I’ve been asked similar questions many a time. What’s truly remarkable is that most kids and parents actually only mean well. They try too hard. Kids want their parents to be proud of them and vice-versa. So where is the mismatch? I hear it all the time that such-and-such person is a bad father or mother, they are irreligious, immoral etc. and yet their families are flourishing and their kids are doing great. Where’s the justice in that?
It’s the wrong way to look at life, in my view. Having personally met a few thousand parents and children in the last few years, however, I’m happy to share some thoughts based on my observations and diagnosis of life. Let me begin with a story from Stephen Hodge’s Zen Master Class.
Several of the monks at Dogen’s monastery had noticed a deer grazing nearby. They began to feed it scraps of food. After a while the deer became trusting and would eat out of their hands. Having taken to heart Dogen’s teachings about compassion and all, the monks were pleased with themselves. However, Dogen was less happy when he heard about the deer. When a suitable opportunity arose, he threw sticks and stones at the deer, which ran away frightened.

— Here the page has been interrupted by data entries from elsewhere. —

[src/tlru_pkg.sv]
// ----------------------------------------------------------------------------
// tlru_pkg
// Shared constants for the true-LRU age replacement block: default geometry,
// transaction field widths and operation codes.
// ----------------------------------------------------------------------------
package tlru_pkg;

    localparam int DEF_SETS  = 2048;
    localparam int DEF_WAYS  = 16;

    localparam int SET_IDX_W = 11;
    localparam int WAY_IDX_W = 4;
    localparam int VICTIM_W  = 4;

    localparam logic OP_UPDATE = 1'b0;
    localparam logic OP_QUERY  = 1'b1;

endpackage

[src/tlru_row_logic.sv]
// ----------------------------------------------------------------------------
// tlru_row_logic
// Per-row datapath: ages every way younger than the touched way in parallel,
// and finds the oldest way through a compare tree (lowest way wins a tie).
// ----------------------------------------------------------------------------
module tlru_row_logic import tlru_pkg::*; #(
    parameter int WAYS  = 16,
    parameter int AGE_W = 4
) (
    input  logic [WAYS*AGE_W-1:0] row_in,
    input  logic [WAY_IDX_W-1:0]  way,
    output logic [WAYS*AGE_W-1:0] row_out,
    output logic [VICTIM_W-1:0]   victim
);

    localparam int WAY_W = $clog2(WAYS);
    localparam int N     = 1 << WAY_W;

    logic [WAYS-1:0][AGE_W-1:0] ages;
    logic [WAYS-1:0][AGE_W-1:0] ages_new;
    logic [AGE_W-1:0]           lim;
    logic [WAY_W-1:0]           sel;

    logic [AGE_W-1:0] t_age [0:WAY_W][0:N-1];
    logic [WAY_W-1:0] t_idx [0:WAY_W][0:N-1];

    assign ages    = row_in;
    assign sel     = WAY_W'(way);
    assign lim     = ages[sel];
    assign row_out = ages_new;

    always_comb
    begin
        for (int i = 0; i < WAYS; i++)
        begin
            if (WAY_W'(i) == sel)
            begin
                ages_new[i] = '0;
            end
            else if (ages[i] < lim)
            begin
                ages_new[i] = ages[i] + 1'b1;
            end
            else
            begin
                ages_new[i] = ages[i];
            end
        end
    end

    always_comb
    begin
        for (int i = 0; i < N; i++)
        begin
            t_age[0][i] = (i < WAYS) ? ages[i] : '0;
            t_idx[0][i] = WAY_W'(i);
        end
        for (int l = 0; l < WAY_W; l++)
        begin
            for (int i = 0; i < N; i++)
            begin
                if (i < (N >> (l + 1)))
                begin
                    if (t_age[l][2*i+1] > t_age[l][2*i])
                    begin
                        t_age[l+1][i] = t_age[l][2*i+1];
                        t_idx[l+1][i] = t_idx[l][2*i+1];
                    end
                    else
                    begin
                        t_age[l+1][i] = t_age[l][2*i];
                        t_idx[l+1][i] = t_idx[l][2*i];
                    end
                end
                else
                begin
                    t_age[l+1][i] = '0;
                    t_idx[l+1][i] = '0;
                end
            end
        end
    end

    assign victim = VICTIM_W'(t_idx[WAY_W][0]);

endmodule

[config.mk]
export PLATFORM = sky130hd
export DESIGN_NAME = tlru_row_logic
export DESIGN_NICKNAME = d
export VERILOG_FILES = /design/src/tlru_pkg.sv /design/src/tlru_row_logic.sv
export SDC_FILE = /design/constraint.sdc
export NUM_CORES = 1
export LEC_CHECK = 0
export BUFFER_PORTS_ARGS = -buffer_cell sky130_fd_sc_hd__buf_2
export CORE_MARGIN = 2
export CORE_UTILIZATION = 57
export DETAILED_ROUTE_END_ITERATION = 16
export PLACE_DENSITY = 0.86
export SLEW_MARGIN = 5
export SYNTH_ARGS = -nofsm -noshare
export SYNTH_HDL_FRONTEND = slang
export SYNTH_SLANG_ARGS = --single-unit
[constraint.sdc]
create_clock -name vclk -period 9.05
set_input_delay 1.3575 -clock vclk [all_inputs]
set_output_delay 1.3575 -clock vclk [all_outputs]
set_load 0.01 [all_outputs]
# Word level (Yosys, flattened, before mapping)
# Index checks and enable logic that the tools add are counted.
[totals]
reg_bits = 0
output_inout_bits = 68
[classes]
n_lt_le_gt_ge = 32
n_reduce_logical = 1
n_addsub = 16
n_eq_ne = 15
mux = 63
[op_table]
columns = ["op", "count"]
rows = [
  ["$mux W4", 54],
  ["$add A4 B1 Y4 const B", 16],
  ["$lt A4 B4 Y1", 16],
  ["$gt A4 B4 Y1", 15],
  ["$eq A4 B4 Y1 const A", 8],
  ["$bmux W4 S4", 1],
  ["$eq A3 B4 Y1 const A", 4],
  ["$eq A2 B4 Y1 const A", 2],
  ["$mux W1", 8],
  ["$lt A4 B5 Y1 const B", 1],
  ["$eq A1 B4 Y1 const A", 1],
  ["$logic_not A4 Y1", 1],
]

# Depth between registers and ports, before layout
# Gate-level depths: netlist (run 1).
[logic_depth]
depth_word = 8
mapped_depth = 38
depth_no_buf = 35

# Worst setup path before layout (run 1)
# OpenSTA, ideal clock, no wires.
[synth_timing]
path_type = "input to output"
start = "input row_in[58]"
end = "output victim[0]"
n_path_buf = 2
arrival_ns = 6.977
required_ns = 7.693
stages = 31
setup_slack_ns = 0.715
path_cell_list = "inv_1 ha_1 or2_2 o311ai_1 or2_2 clkbuf_1 mux2i_1 inv_1 ha_1 a21oi_1 a2111o_1 o211ai_2 mux2i_1 ha_1 nor2b_1 o21ai_0 nand2b_1 a21oi_1 a41o_1 clkbuf_1 mux2_2 ha_1 nor2b_1 o21ai_0 nand2b_1 a21oi_1 a41oi_1 inv_1 o21ai_0 o31ai_1 o22ai_1"
[synth_between]
elab_chain_len = 8
[synth_rtl]
columns = ["item", "line", "rtl"]
rows = [
  ["start, declared", "tlru_row_logic.sv:10", "input logic [WAYS*AGE_W-1:0] row_in,"],
  ["$gt A4 B4 Y1", "tlru_row_logic.sv:64", "if (t_age[l][2*i+1] > t_age[l][2*i])"],
  ["$mux W4", "tlru_row_logic.sv:64", ""],
  ["$gt A4 B4 Y1", "tlru_row_logic.sv:64", ""],
  ["$mux W4", "tlru_row_logic.sv:64", ""],
  ["$gt A4 B4 Y1", "tlru_row_logic.sv:64", ""],
  ["$mux W4", "tlru_row_logic.sv:64", ""],
  ["$gt A4 B4 Y1", "tlru_row_logic.sv:64", ""],
  ["$mux W4 *", "tlru_row_logic.sv:64", ""],
  ["end, declared", "tlru_row_logic.sv:13", "output logic [VICTIM_W-1:0] victim"],
]
# Every way passes the cells marked *; elsewhere a longest branch is shown, timed or not.

# Worst setup path in the final report (run 1)
[layout_timing]
start = "input row_in[34]"
end = "output victim[0]"
# The elaborated chain is that of the path after synthesis.

==> metrics.yaml, run 1 <==
timing:
  setup_violations: 0
  min_period_over_period: 0.968
  slew_violations: 0
  hold_viol_final: 0
  tightest_slew_ps: 769
  slew_headroom: 0.483
  period_minus_slack_ps: 8760
  max_clock_freq_mhz: 114
final_layout:
  fin_cells: 884
  final_common_cell: "buf_2"
  final_cell_area_mm2: 0.00592
  nNetsFinal: 966
  utilization: 0.685
  antenna_cells: 0
  drive_gt1_frac: 0.259
  clkbuf_count: 0
  flops_and_latches: 0
  final_cell_mix: "136 x buf_2, 120 x ha_1, 96 x nor2_1"
  regArea_um2: 0
  area_delta_synth_final_pct: 17.3
pwr:
  internal_power_mw: 0.409
  seqPwrFrac: 0
  clockPowerShare: 0
  ir_drop_mv: 0.266
  p_switching_mw: 0.511
  p_per_area_mw_per_mm2: 155
  power.leakage_nw: 3.08
  swShare: 0.555
  p_comb_frac: 1.000
synthesis:
  synth_cells: 645
  yosysSeqAreaShare: 0
  yosys_warnings: 0
  syn_area_mm2: 0.00504
  synth_cell_types: 49
  syn_nets: 833
  syn-mean-instance-area_um2: 7.82
global_routing:
  grt_start_max_net_pins: 24
  met1_usage: 0.376
  grt_util_met3: 0.0365
  grt_pass1_wl_um: 24100
  use_met2: 0.511
  grt_pass1_vias: 5191
  grt_busiest_layer: "met2"
  grtUsageTotal: 0.294
  grt_overflow_total: 0
  antenna_found_initial: 0
cts:
  postCtsHoldBufs: 0
outcome:
  status: "finished, final reports clean"
drt:
  initialDrtViolationCount: 306
  drc: 0
  vias: 5489
  drtAntennaViolNets: 0
  via_per_inst: 6.21
  wl_um: 15100
  wl_per_cell_um: 17.0
  dr.pass1.iters: 5
floorplanning:
  die_w_um: 98.1
  ios: 136
  dieArea_mm2: 0.00962
  coreArea_mm2: 0.00864
  chipHeight_um: 98.1
  row_count: 34
  start_util: 0.584
placement:
  hpwl_um: 12100
  numPortBuffers: 136
  dp.cells: 876
  place_area_mm2: 0.00580
  place_congestion: 0.881
setup_path:
  crit_required_ps: 7690
  crit_family: "compound AO/OA/AOI/OAI gates"
  critical_path_class: "in -> out"
  critPathSlowestCell: "ha_1"
  critPathLaunchType: "input pin"
  crit_buf_inv: 6
  worstPathArrival_ps: 7400
  cpPeakStageDelay_ps: 370
  endpoint_kind: "output pin"
  critPathMaxFanout: 10
hold_path:
  hold_end: "row_out[47]"
  min_path_cells: 4
  hold_path_class: "in -> out"
  hp-start: "row_in[47]"
run:
  cap_viol_max_count: 0
==> worst max-delay path by stage <==
| stage | start | end | slack (ps) | cells after the start |
|---|---|---|---|---|
| after floorplan | row_in[58] | victim[0] | 720 | 31 |
| after global placement | row_in[34] | victim[0] | 440 | 34 |
| after detailed placement | row_in[34] | victim[0] | 40 | 34 |
| after CTS | row_in[34] | victim[0] | 30 | 34 |
| after global routing | row_in[17] | victim[1] | -60 | 34 |
| final | row_in[34] | victim[0] | 290 | 34 |
==> Yosys cell counts (2+ instances only) <==
cell,count,area (um^2)
a211o_1,8,70.1
a21o_1,2,15.0
a21oi_1,42,210
a21oi_2,12,105
a31oi_1,2,12.5
a41o_1,5,50.1
a41oi_1,2,17.5
clkbuf_1,11,41.3
ha_1,120,1500
inv_1,50,188
mux2_2,10,113
mux2i_1,52,521
mux4_2,20,450
nand2_1,40,150
nand2b_1,11,68.8
nand4_1,22,138
nor2_1,96,360
nor2b_1,18,113
nor3_1,8,40.0
nor4_1,2,12.5
o211ai_1,3,22.5
o21a_1,4,30.0
o21ai_0,15,75.1
o21ai_1,12,60.1
o31ai_1,3,22.5
or2_2,3,18.8
or3_1,2,12.5
xnor2_1,34,298
xor2_1,16,140
==> logic make-up after synthesis <==
group,after synthesis,synth area share
AND/OR/NAND/NOR,207,0.188
adder cells (fa/ha/maj),122,0.302
AO/OA/AOI/OAI,120,0.158
multiplexers,83,0.217
buffers and inverters,63,0.0486
XOR/XNOR,50,0.0868
==> stage by stage <==
| step | setup TNS (ps) | power [mW] | hold slack (ps) | setup slack (ps) |
|---|---|---|---|---|
| floorplan | 0 | 0.582 | 2870 | 715 |
| global placement | 0 | 0.786 | 3120 | 436 |
| detailed placement | 0 | 0.825 | 3120 | 43.7 |
| CTS | 0 | 0.829 | 3130 | 26.6 |
| global route | -114 | 1.01 | 3170 | -62.6 |
| finish | 0 | 0.920 | 3130 | 293 |
==> tightest hold or removal path, stage by stage <==
cell	delay (ps)
buf_2	140
xor2_1	80
nor2_1	70
buf_2	130
==> power by group through the flow <==
stage,logic (mW),registers [mW],clock network (mW)
floorplan,0.582,0,0
global placement,0.786,0,0
detailed placement,0.825,0,0
CTS,0.829,0,0
global route,1.01,0,0
finish,0.920,0,0
==> per-layer routing <==
metal / share of wire / vias to the layer above / wire length [um]
met1: 0.41 / 2566 / 6250
met4: 0.032 / 0 / 483
met2: 0.48 / 249 / 7290
li1: - / 2632 / -
met5: 0 / - / 0
met3: 0.069 / 42 / 1040
==> cell type report <==
type               count  area [um^2]
fillers              706         2720
well taps            108          135
repair buffers       144          741
multi-input cells    582         4850
inverters             50          188
==> timing repair <==
item | 4_1_cts | 5_1_grt
buffers inserted | 0 | 8
setup endpoints to repair | 0 | 4
gates resized for setup | 0 | 10
endpoints found under the hold margin | 0 | 0
No activity file was read; power rests on OpenSTA's default activity.
==> run 2: changes to the inputs <==
--- a/config.mk
+++ b/config.mk
@@ -6,10 +6,11 @@
 export NUM_CORES = 1
 export LEC_CHECK = 0
 export BUFFER_PORTS_ARGS = -buffer_cell sky130_fd_sc_hd__buf_2
+export CORE_ASPECT_RATIO = 0.8
 export CORE_MARGIN = 2
-export CORE_UTILIZATION = 57
+export CORE_UTILIZATION = 61
 export DETAILED_ROUTE_END_ITERATION = 16
-export PLACE_DENSITY = 0.86
+export PLACE_DENSITY = 0.91
 export SLEW_MARGIN = 5
 export SYNTH_ARGS = -nofsm -noshare
 export SYNTH_HDL_FRONTEND = slang
==> constraint.sdc (replaced) <==
create_clock -name vclk -period 11.3
set_input_delay 3.39 -clock vclk [all_inputs]
set_output_delay 3.39 -clock vclk [all_outputs]
set_load 0.01 [all_outputs]
==> run 2 against run 1 <==
- the run now fails in global routing
- area after synthesis is the same
- synthesized cell count unchanged
==> metrics.yaml, run 2 <==
synthesis:
  ys_top_cells_by_count: "120 x ha_1, 96 x nor2_1, 52 x mux2i_1, 50 x inv_1, 42 x a21oi_1"
  yosys_warnings: 0  # unchanged
  netlist_top_cells_area: "ha_1 30%, mux2i_1 10%, mux4_2 8.9%, nor2_1 7.1%, xnor2_1 5.9%"
  synth_cell_types: 49  # unchanged
  syn-mean-instance-area_um2: 7.82  # unchanged
  synth_top_area_frac: 0.298  # unchanged
  synth_cells: 645  # unchanged
  yosysSeqAreaShare: 0  # unchanged
  syn_area_mm2: 0.00504  # unchanged
  syn_nets: 833  # unchanged
  yosysMostFrequentCell: "ha_1"
  synth_top_area_cell: "ha_1"
placement:
  place_congestion: 0.969  # +9.9%
  dp.cells: 1029  # +17%
  hpwl_um: 18200  # +51%
  dp_slack_ps: -1320  # -1360 ps
  numPortBuffers: 136  # unchanged
global_routing:
  grt_pass1_vias: 8902
  grt_start_max_net_pins: 24
  grt_pass1_wl_um: 51100
  grt_overflow_total: 11
  grtUsageTotal: 0.741
cts:
  postCtsHoldBufs: 0  # unchanged
floorplanning:
  ios: 136  # unchanged
  die_w_um: 106  # +7.7%
  start_util: 0.632  # +0.0478
  chipHeight_um: 85.3  # -13%
  row_count: 29  # -15%
outcome:
  stop_stage: "global routing"
  stop_error: "[ERROR GRT-0116] Global routing finished with congestion. Check the congestion regions in the DRC Viewer."
  status: "did not finish"
## run 2: cells by family after synthesis
group	after synthesis	synth area share
muxes	83	0.217
xor gates and xnor gates	50	0.0868
and+or+nand+nor	207	0.188
AOI/OAI and AO/OA	120	0.158
adders and majority gates	122	0.302
buffers and inverters	63	0.0486
## run 2: what timing repair did
action,4_1_cts
pin swaps,37
resized for setup,65
setup buffers,14
endpoints found under the setup margin,4
## run 2: metrics by stage
stage	hold slack [ps]	cell area [um^2]
CTS	7260	7590
detailed placement	7260	7200
global placement	7230	7200
floorplan	6930	5330
## run 2: routing by layer
metal	overflow	track usage
met1	0	0.740
met3	0	0.564
met2	6	0.922
met4	5	0.795
met5	0	0.0934
==> run 3: changes to the inputs <==
--- a/config.mk
+++ b/config.mk
@@ -6,11 +6,10 @@
 export NUM_CORES = 1
 export LEC_CHECK = 0
 export BUFFER_PORTS_ARGS = -buffer_cell sky130_fd_sc_hd__buf_2
-export CORE_ASPECT_RATIO = 0.8
 export CORE_MARGIN = 2
-export CORE_UTILIZATION = 61
+export CORE_UTILIZATION = 40
 export DETAILED_ROUTE_END_ITERATION = 16
-export PLACE_DENSITY = 0.91
+export PLACE_DENSITY_LB_ADDON = 0.15
 export SLEW_MARGIN = 5
 export SYNTH_ARGS = -nofsm -noshare
 export SYNTH_HDL_FRONTEND = slang
==> run 3 against run 2 <==
- the flow now finishes, with violations (setup timing)
==> metrics.yaml, run 3 (synthesis results as in run 1) <==
final_layout:
  area_delta_synth_final_pct: 57.5
  flops_and_latches: 0
  nNetsFinal: 1143
  final_common_cell: "buf_4"
  final_cell_mix: "179 x buf_4, 128 x buf_2, 101 x ha_1"
  clkbuf_count: 0
  drive_gt1_frac: 0.481
  antenna_cells: 0
  regArea_um2: 0
global_routing:
  grtUsageTotal: 0.250
  grt_pass1_wl_um: 27600
  antenna_found_initial: 1
  grt_overflow_total: 0
  grt_start_max_net_pins: 24
  grt_pass1_vias: 5807
drt:
  drc: 0
  wl_per_cell_um: 15.9
  wl_um: 17900
  initialDrtViolationCount: 215
  dr.pass1.iters: 4
  via_per_inst: 5.30
  vias: 5963
  drtAntennaViolNets: 0
timing:
  slew_violations: 0
  hold_viol_final: 0
  setup_violations: 4
  period_minus_slack_ps: 11980
  rsz0062_at_grt: "true"
  finalHoldWorstSlack_ps: 7240
  slew_headroom: 0.474
  min_period_over_period: 1.06
  max_clock_freq_mhz: 83.4
  final.setup.worst_slack_ps: -684
  tightest_slew_ps: 788
setup_path:
  crit_required_ps: 7910
  critPathMaxFanout: 4
  endpoint_kind: "output pin"
  critical_path_class: "in -> out"
  cpPeakStageDelay_ps: 340
  critPathSlowestCell: "o31a_1"
  critPathLaunchType: "input pin"
  worstPathArrival_ps: 8590
floorplanning:
  chipHeight_um: 116  # +36%
  die_w_um: 116  # +10%
  ios: 136  # unchanged
  start_util: 0.405  # -0.227
  dieArea_mm2: 0.0135
  row_count: 41  # +41%
  coreArea_mm2: 0.0125
outcome:
  status: "complete, but fails checks"
  violations: "setup timing"
run:
  cap_viol_max_count: 0
pwr:
  ir_drop_mv: 0.147
  p_per_area_mw_per_mm2: 133
  power.leakage_nw: 3.99
  power_mw: 1.05
cts:
  postCtsHoldBufs: 0  # unchanged
placement:
  numPortBuffers: 136  # unchanged
  hpwl_um: 14500  # -20%
  place_congestion: 0.867  # -11%
hold_path:
  hold_path_class: "in -> out"
## run 3: what timing repair did
| item | in CTS | in global routing |
|---|---|---|
| gates resized for setup | 29 | 69 |
| buffers inserted | 10 | 16 |
| endpoints found under the setup margin | 4 | 4 |
| pin swaps | 22 | 48 |
| hold endpoints to repair | 0 | 0 |
## run 3: final timing paths
kind	from	end	slack (ps)	cells past startpoint
min	row_in[18]	row_out[18]	7240	5
max	row_in[49]	victim[0]	-680	31
## run 3: cell type report
class              instances  area [um^2]
multi-input cells        582         5380
fillers                 1102         4520
repair buffers           321         2140
well taps                172          215
inverters                 50          210
## run 3: worst max-delay path: cells and delay by family
family	cells	cell delay, ps
mux	3	890
compound gates	11	1880
simple gates	8	880
buf+inv	5	620
fa+ha+maj	4	920
## run 3: per-stage QoR
step | setup slack (ps) | instance area [um^2] | util | TNS (ps) | std cells
floorplan | -438 | 5330 | - | -956 | 645
global placement | -741 | 7340 | 0.589 | -2490 | 1102
detailed placement | -903 | 7340 | 0.589 | -3060 | 1102
CTS | -693 | 7530 | 0.604 | -2540 | 1111
global route | -969 | 7940 | 0.637 | -3620 | 1125
finish | -684 | 7940 | 0.637 | -2510 | 1125
## run 3: power breakdown
group	switching, mW	internal, mW	total [mW]
clock network	0	0	0
logic	0.511	0.543	1.05
registers	0	0	0
## run 3: metal layers
metal,vias to the layer above,track usage,part of all wire
li1,2975,-,-
met5,-,0,0.00073
met4,2,0.0222,0.0077
met3,15,0.00934,0.042
met2,150,0.474,0.52
met1,2821,0.326,0.43
==> run 4: changes to the inputs <==
--- a/config.mk
+++ b/config.mk
@@ -5,9 +5,10 @@
 export SDC_FILE = /design/constraint.sdc
 export NUM_CORES = 1
 export LEC_CHECK = 0
+export ABC_CLOCK_PERIOD_IN_PS = 11300
 export BUFFER_PORTS_ARGS = -buffer_cell sky130_fd_sc_hd__buf_2
 export CORE_MARGIN = 2
-export CORE_UTILIZATION = 40
+export CORE_UTILIZATION = 61
 export DETAILED_ROUTE_END_ITERATION = 16
 export PLACE_DENSITY_LB_ADDON = 0.15
 export SLEW_MARGIN = 5
==> run 4 against run 3 <==
- area after synthesis unchanged
- the flow now stops in global routing
- synthesized cell count unchanged
==> metrics.yaml, run 4 <==
synthesis:
  synth_cells: 645  # unchanged
  synth_cell_types: 49  # unchanged
  ys_top_cells_by_count: "120 x ha_1, 96 x nor2_1, 52 x mux2i_1, 50 x inv_1, 42 x a21oi_1"
  synth-compound-area-share: 0.158  # unchanged
  yosys.area_share.simple: 0.188  # unchanged
  netlist_top_cells_area: "ha_1 30%, mux2i_1 10%, mux4_2 8.9%, nor2_1 7.1%, xnor2_1 5.9%"
  syn_area_mm2: 0.00504  # unchanged
  syn-mean-instance-area_um2: 7.82  # unchanged
  synth_top_area_frac: 0.298  # unchanged
  syn_nets: 833  # unchanged
  synth_xor_area_frac: 0.0868  # unchanged
  synth_top_family_by_area: "adder cells"
  synthMuxAreaShare: 0.217  # unchanged
  yosysMostFrequentCell: "ha_1"
  yosys.area_share.adder: 0.302  # unchanged
  yosysSeqAreaShare: 0  # unchanged
  synth_top_area_cell: "ha_1"
  yosys_warnings: 0  # unchanged
global_routing:
  grt_start_max_net_pins: 24
  grt_pass1_vias: 8914
  grt_pass1_wl_um: 50800
  grtUsageTotal: 0.749
  grt_overflow_total: 1
placement:
  place_congestion: 0.915  # +5.6%
  hpwl_um: 15500  # +7.1%
  dp_slack_ps: -1040  # -137 ps
  numPortBuffers: 136  # unchanged
  dp.cells: 1041  # -5.5%
cts:
  postCtsHoldBufs: 0  # unchanged
floorplanning:
  die_w_um: 94.9  # -18%
  ios: 136  # unchanged
  row_count: 33  # -20%
  chipHeight_um: 94.9  # -18%
  start_util: 0.620  # +0.215
outcome:
  stop_error: "[ERROR GRT-0116] Global routing finished with congestion. Check the congestion regions in the DRC Viewer."
  stop_stage: "global routing"
  status: "did not finish"
run 4: cells by family after synthesis:
logic type,count (synthesis)
AND/OR/NAND/NOR,207
adder cells (fa/ha/maj),122
AO/OA/AOI/OAI,120
multiplexers,83
buffers and inverters,63
XOR/XNOR,50
run 4: layer usage:
metal,GRT overflow,GRT usage
met1,0,0.752
met2,0,0.920
met3,0,0.597
met4,1,0.731
met5,0,0.220
run 4: repair_timing:
item | CTS
resized for setup | 82
setup buffers | 20
pin swaps | 41
setup endpoints to repair | 4
run 4: metrics by stage:
step	util	setup TNS [ps]	instance area (um^2)	hold slack, ps
3_5_place_dp	0.898	-3760	7300	7260
4_1_cts	0.963	-2350	7830	7260
2_1_floorplan	-	-956	5330	6930
3_3_place_gp	0.898	-1780	7300	7250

The monks were scandalized by Dogen’s actions and confronted him demanding an explanation. “We were kindly feeding the deer, but you have cruelly thrown stones at it so it no longer visits.”
“So you think you were being compassionate, do you?” Dogen replied. “It is dangerous for a deer to become accustomed to people.”
The monks protested, “We would never do anything to hurt it. We were just feeding it.”
“No, you didn’t intend to hurt the deer, but what if the next person your tame deer met was a hunter?”